- _EXERCISE OBJECTIVE_
Pick each line containing the word "global" out of the data below.

- _STORED DATA_

· · · · ·

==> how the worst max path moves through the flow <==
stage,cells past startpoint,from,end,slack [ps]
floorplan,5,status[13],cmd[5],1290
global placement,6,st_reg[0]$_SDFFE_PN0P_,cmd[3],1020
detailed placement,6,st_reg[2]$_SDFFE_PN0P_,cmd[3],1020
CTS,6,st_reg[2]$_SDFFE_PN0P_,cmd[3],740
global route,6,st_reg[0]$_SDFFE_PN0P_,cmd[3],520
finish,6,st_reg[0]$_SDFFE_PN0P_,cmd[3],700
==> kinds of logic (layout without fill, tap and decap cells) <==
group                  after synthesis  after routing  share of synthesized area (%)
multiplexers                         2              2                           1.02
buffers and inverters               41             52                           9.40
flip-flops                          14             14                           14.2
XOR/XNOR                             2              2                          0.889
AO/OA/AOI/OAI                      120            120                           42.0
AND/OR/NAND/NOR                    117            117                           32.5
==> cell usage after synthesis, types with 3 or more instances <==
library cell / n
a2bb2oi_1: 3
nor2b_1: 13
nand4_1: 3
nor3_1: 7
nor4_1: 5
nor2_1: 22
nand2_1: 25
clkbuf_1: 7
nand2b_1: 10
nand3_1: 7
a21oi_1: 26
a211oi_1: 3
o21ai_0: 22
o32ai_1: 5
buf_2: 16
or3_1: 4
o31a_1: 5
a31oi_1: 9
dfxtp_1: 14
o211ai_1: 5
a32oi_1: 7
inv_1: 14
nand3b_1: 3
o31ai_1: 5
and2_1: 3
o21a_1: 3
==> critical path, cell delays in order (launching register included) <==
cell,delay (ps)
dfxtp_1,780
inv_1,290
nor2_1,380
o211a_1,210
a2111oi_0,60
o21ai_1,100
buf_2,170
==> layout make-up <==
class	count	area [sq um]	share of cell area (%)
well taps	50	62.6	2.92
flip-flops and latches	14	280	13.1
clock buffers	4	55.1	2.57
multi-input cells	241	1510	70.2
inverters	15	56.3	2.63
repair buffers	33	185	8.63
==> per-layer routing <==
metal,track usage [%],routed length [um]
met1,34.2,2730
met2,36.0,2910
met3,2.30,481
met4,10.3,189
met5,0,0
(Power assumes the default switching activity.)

· · · · ·

- _FINAL ANSWER_
global placement,6,st_reg[0]$_SDFFE_PN0P_,cmd[3],1020
global route,6,st_reg[0]$_SDFFE_PN0P_,cmd[3],520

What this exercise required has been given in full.